EXERCISE PROMPT: After locating the line with "[layout by cell" in the data that follows, return it and every later line exactly, up to and including the line with "Power figures use".

(Dataset entries)
━━━━━━━━━━
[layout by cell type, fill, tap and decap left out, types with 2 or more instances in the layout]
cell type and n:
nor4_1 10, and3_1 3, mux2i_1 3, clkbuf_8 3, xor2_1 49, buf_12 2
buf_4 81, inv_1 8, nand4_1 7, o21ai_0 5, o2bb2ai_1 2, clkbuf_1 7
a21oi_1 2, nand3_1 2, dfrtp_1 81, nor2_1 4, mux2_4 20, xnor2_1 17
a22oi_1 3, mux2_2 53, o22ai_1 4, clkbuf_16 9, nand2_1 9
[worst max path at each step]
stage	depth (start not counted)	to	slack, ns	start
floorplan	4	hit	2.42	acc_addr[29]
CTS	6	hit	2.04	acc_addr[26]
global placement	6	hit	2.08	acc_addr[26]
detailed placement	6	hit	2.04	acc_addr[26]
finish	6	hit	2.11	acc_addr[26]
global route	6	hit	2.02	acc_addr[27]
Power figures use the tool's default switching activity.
━━━━━━━━━━
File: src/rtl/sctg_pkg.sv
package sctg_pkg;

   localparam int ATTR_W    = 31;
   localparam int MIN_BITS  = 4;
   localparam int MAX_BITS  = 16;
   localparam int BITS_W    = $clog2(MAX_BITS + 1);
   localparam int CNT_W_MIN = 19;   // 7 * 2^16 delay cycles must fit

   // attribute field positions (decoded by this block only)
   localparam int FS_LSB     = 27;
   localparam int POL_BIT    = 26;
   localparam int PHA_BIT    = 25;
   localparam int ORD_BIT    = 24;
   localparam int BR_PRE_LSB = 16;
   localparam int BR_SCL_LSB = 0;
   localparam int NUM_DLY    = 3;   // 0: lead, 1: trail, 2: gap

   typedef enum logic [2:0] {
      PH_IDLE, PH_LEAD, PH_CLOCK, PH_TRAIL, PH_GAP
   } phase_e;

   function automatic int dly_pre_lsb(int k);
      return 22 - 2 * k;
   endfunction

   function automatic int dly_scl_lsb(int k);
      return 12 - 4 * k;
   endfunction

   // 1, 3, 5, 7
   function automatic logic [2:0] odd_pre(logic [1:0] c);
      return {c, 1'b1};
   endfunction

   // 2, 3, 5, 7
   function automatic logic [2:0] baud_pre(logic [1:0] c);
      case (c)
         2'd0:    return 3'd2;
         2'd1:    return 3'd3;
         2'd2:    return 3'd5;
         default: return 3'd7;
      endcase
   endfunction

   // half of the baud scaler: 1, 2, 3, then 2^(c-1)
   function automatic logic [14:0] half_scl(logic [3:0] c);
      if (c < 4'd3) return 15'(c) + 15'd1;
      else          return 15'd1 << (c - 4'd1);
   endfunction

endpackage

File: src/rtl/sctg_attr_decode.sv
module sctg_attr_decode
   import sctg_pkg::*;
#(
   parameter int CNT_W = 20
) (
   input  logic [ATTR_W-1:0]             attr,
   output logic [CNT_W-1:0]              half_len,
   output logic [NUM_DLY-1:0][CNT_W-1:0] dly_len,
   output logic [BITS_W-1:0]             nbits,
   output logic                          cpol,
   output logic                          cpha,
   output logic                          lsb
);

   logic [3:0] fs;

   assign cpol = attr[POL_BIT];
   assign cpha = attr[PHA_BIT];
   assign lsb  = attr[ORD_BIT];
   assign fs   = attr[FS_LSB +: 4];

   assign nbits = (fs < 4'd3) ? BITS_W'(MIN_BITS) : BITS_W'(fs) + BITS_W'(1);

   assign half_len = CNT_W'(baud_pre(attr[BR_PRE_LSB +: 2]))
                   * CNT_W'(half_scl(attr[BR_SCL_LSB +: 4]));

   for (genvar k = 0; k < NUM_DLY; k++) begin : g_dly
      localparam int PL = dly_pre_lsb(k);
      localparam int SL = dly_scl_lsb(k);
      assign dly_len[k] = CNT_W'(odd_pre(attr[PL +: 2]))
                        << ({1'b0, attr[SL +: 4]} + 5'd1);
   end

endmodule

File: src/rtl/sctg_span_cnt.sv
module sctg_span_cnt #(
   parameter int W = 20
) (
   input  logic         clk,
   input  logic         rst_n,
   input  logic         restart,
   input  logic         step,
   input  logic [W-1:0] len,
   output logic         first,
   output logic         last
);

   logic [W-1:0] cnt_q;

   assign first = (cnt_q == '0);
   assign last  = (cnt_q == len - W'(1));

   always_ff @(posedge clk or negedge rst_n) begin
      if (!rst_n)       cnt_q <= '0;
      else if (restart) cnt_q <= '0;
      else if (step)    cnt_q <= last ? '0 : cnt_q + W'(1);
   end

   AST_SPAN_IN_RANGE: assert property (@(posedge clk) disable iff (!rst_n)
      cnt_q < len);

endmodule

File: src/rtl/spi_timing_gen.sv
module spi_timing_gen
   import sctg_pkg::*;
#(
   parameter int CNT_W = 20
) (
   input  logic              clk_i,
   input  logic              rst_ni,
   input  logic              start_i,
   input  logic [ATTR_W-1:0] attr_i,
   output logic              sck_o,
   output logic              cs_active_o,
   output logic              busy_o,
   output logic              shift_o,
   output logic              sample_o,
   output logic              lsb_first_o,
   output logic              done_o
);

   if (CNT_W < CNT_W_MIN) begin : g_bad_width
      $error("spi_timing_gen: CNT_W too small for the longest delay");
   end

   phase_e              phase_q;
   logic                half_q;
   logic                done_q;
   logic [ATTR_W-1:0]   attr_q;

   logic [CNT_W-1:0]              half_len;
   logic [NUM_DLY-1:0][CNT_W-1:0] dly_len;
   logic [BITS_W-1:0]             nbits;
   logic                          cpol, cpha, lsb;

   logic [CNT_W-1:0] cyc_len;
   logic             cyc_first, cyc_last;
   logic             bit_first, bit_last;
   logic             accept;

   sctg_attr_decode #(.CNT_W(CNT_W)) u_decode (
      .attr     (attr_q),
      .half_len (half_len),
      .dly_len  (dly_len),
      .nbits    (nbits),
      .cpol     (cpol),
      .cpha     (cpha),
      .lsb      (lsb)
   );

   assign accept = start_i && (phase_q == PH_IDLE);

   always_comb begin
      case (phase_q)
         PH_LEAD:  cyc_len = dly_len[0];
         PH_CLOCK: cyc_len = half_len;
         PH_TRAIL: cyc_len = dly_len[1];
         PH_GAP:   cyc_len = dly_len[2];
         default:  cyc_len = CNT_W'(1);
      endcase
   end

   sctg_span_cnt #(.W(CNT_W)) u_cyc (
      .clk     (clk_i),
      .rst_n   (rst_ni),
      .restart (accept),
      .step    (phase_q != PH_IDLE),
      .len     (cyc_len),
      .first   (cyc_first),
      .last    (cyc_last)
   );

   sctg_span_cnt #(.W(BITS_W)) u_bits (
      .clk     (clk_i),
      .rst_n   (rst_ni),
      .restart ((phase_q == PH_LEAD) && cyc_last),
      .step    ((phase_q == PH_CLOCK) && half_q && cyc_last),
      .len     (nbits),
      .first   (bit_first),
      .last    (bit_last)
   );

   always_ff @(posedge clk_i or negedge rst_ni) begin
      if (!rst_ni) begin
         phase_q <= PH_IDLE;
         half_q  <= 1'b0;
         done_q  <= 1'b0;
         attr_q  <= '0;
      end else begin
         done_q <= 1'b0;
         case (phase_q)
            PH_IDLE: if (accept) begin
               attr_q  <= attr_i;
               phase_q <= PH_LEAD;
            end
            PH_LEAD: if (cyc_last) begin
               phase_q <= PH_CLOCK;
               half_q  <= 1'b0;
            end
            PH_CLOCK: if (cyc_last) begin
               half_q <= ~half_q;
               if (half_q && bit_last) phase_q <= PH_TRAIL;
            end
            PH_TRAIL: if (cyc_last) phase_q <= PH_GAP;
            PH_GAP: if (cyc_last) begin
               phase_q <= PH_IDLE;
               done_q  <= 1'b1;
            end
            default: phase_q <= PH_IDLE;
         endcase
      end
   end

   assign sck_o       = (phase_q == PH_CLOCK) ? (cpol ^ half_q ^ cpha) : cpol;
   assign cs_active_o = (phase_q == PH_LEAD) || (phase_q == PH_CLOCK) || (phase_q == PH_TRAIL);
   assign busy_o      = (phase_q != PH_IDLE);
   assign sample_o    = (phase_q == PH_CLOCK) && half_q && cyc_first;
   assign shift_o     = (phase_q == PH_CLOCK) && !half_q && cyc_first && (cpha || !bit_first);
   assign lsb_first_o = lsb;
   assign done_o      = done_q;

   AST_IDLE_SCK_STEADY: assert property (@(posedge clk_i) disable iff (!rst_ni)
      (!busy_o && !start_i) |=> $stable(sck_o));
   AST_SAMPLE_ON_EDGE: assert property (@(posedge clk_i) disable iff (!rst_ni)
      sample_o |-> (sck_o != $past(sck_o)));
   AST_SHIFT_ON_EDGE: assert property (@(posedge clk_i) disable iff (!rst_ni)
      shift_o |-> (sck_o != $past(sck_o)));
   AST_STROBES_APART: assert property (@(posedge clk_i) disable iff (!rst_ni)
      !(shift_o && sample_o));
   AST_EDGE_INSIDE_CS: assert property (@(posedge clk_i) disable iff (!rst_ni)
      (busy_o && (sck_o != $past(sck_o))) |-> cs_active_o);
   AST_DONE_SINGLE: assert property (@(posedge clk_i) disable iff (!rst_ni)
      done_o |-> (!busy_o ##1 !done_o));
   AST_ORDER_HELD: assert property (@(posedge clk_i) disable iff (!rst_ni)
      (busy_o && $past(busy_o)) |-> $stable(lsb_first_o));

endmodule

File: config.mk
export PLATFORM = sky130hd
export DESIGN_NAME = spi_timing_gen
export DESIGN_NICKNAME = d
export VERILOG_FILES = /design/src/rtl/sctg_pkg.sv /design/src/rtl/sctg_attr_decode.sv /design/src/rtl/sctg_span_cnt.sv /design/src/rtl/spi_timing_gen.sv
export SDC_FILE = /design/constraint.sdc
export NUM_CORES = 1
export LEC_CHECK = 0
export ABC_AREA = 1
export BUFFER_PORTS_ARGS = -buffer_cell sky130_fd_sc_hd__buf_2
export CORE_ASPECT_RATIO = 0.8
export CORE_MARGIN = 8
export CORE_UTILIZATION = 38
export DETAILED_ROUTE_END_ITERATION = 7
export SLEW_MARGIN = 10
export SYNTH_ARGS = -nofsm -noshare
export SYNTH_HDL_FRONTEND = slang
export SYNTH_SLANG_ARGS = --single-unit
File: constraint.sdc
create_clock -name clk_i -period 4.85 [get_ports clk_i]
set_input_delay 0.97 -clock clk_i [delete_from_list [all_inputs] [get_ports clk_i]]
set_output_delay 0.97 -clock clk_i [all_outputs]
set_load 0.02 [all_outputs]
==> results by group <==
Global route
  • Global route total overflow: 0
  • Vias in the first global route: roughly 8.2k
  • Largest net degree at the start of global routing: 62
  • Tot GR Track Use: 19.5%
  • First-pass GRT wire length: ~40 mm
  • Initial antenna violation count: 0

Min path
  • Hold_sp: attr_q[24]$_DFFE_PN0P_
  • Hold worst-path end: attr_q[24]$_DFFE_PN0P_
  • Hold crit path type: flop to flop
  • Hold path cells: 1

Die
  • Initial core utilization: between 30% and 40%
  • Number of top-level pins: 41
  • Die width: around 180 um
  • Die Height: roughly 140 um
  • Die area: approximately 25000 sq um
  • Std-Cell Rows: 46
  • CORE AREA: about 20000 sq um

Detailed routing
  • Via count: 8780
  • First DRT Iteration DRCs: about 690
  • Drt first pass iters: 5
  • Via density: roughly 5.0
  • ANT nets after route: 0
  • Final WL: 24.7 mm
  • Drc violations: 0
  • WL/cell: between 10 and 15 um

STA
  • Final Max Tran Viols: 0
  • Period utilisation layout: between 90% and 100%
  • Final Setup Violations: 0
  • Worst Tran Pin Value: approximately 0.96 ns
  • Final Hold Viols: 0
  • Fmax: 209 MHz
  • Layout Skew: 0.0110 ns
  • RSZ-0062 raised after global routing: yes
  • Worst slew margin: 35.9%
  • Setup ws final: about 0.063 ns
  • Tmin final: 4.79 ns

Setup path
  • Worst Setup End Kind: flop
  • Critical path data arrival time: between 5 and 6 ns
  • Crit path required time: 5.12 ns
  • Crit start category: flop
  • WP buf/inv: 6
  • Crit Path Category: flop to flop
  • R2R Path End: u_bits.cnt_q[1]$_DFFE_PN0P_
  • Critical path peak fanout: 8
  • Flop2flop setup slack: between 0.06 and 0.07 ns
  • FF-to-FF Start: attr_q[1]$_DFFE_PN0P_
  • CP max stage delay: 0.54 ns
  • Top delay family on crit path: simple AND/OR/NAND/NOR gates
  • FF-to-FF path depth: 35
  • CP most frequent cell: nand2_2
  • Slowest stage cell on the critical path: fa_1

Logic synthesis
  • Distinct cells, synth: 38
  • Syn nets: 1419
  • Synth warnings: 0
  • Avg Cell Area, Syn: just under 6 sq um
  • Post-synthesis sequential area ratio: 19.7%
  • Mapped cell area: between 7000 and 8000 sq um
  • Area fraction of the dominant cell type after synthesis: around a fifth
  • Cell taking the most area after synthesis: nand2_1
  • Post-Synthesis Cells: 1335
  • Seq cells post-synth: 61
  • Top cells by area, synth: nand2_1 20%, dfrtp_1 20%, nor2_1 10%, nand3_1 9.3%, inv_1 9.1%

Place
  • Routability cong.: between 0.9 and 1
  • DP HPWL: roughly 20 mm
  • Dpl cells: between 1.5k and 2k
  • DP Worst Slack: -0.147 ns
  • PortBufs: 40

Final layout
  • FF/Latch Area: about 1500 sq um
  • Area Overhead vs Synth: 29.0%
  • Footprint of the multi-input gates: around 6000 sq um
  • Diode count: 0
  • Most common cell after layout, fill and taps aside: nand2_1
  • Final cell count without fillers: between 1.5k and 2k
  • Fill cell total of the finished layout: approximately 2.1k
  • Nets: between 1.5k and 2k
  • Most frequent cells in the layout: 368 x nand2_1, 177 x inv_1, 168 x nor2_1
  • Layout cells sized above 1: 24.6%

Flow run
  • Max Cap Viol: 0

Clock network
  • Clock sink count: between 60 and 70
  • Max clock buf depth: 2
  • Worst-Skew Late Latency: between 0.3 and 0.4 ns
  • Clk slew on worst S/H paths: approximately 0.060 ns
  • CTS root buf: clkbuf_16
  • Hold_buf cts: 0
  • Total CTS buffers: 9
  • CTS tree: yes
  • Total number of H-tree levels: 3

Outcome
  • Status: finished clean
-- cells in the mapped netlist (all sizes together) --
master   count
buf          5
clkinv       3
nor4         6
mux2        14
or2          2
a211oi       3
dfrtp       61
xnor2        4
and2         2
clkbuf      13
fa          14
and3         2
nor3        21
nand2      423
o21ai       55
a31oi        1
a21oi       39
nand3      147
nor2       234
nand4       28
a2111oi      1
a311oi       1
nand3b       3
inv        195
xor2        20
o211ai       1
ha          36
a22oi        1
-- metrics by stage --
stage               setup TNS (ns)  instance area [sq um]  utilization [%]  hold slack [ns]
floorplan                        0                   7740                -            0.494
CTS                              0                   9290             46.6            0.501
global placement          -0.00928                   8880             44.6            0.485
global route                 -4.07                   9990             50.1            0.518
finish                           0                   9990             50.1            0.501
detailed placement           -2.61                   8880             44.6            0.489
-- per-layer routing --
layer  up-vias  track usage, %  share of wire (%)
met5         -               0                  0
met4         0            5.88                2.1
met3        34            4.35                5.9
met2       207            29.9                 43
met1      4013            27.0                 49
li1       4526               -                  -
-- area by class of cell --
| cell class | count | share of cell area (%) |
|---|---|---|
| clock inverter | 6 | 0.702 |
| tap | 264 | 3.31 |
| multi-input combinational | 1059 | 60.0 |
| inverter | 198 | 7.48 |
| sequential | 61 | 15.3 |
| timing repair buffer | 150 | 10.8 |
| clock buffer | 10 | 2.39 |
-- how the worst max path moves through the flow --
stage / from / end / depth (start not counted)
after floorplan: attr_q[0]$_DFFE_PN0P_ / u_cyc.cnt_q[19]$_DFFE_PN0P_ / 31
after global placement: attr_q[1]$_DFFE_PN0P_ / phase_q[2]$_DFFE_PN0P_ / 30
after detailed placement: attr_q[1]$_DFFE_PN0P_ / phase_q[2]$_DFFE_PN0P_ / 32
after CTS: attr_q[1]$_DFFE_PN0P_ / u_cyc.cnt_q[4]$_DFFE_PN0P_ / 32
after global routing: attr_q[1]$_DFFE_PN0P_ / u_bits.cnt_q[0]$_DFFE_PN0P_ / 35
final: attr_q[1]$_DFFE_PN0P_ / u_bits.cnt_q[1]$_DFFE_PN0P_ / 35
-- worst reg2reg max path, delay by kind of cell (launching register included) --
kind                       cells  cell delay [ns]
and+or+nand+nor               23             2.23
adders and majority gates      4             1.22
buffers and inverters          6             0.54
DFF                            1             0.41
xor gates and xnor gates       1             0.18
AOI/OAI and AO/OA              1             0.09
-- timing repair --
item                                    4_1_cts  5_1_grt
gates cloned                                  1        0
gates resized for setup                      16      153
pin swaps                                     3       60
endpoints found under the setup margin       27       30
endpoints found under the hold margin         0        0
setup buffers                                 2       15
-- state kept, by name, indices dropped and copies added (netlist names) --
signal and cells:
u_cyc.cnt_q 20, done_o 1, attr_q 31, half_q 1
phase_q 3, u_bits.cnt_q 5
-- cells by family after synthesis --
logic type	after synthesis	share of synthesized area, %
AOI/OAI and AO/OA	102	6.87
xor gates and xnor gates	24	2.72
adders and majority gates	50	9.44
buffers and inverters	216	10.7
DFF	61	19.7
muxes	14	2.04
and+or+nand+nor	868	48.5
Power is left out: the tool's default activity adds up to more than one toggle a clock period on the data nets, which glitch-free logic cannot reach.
━━━━━━━━━━
RESULT FOR THIS EXERCISE:
[layout by cell type, fill, tap and decap left out, types with 2 or more instances in the layout]
cell type and n:
nor4_1 10, and3_1 3, mux2i_1 3, clkbuf_8 3, xor2_1 49, buf_12 2
buf_4 81, inv_1 8, nand4_1 7, o21ai_0 5, o2bb2ai_1 2, clkbuf_1 7
a21oi_1 2, nand3_1 2, dfrtp_1 81, nor2_1 4, mux2_4 20, xnor2_1 17
a22oi_1 3, mux2_2 53, o22ai_1 4, clkbuf_16 9, nand2_1 9
[worst max path at each step]
stage	depth (start not counted)	to	slack, ns	start
floorplan	4	hit	2.42	acc_addr[29]
CTS	6	hit	2.04	acc_addr[26]
global placement	6	hit	2.08	acc_addr[26]
detailed placement	6	hit	2.04	acc_addr[26]
finish	6	hit	2.11	acc_addr[26]
global route	6	hit	2.02	acc_addr[27]
Power figures use the tool's default switching activity.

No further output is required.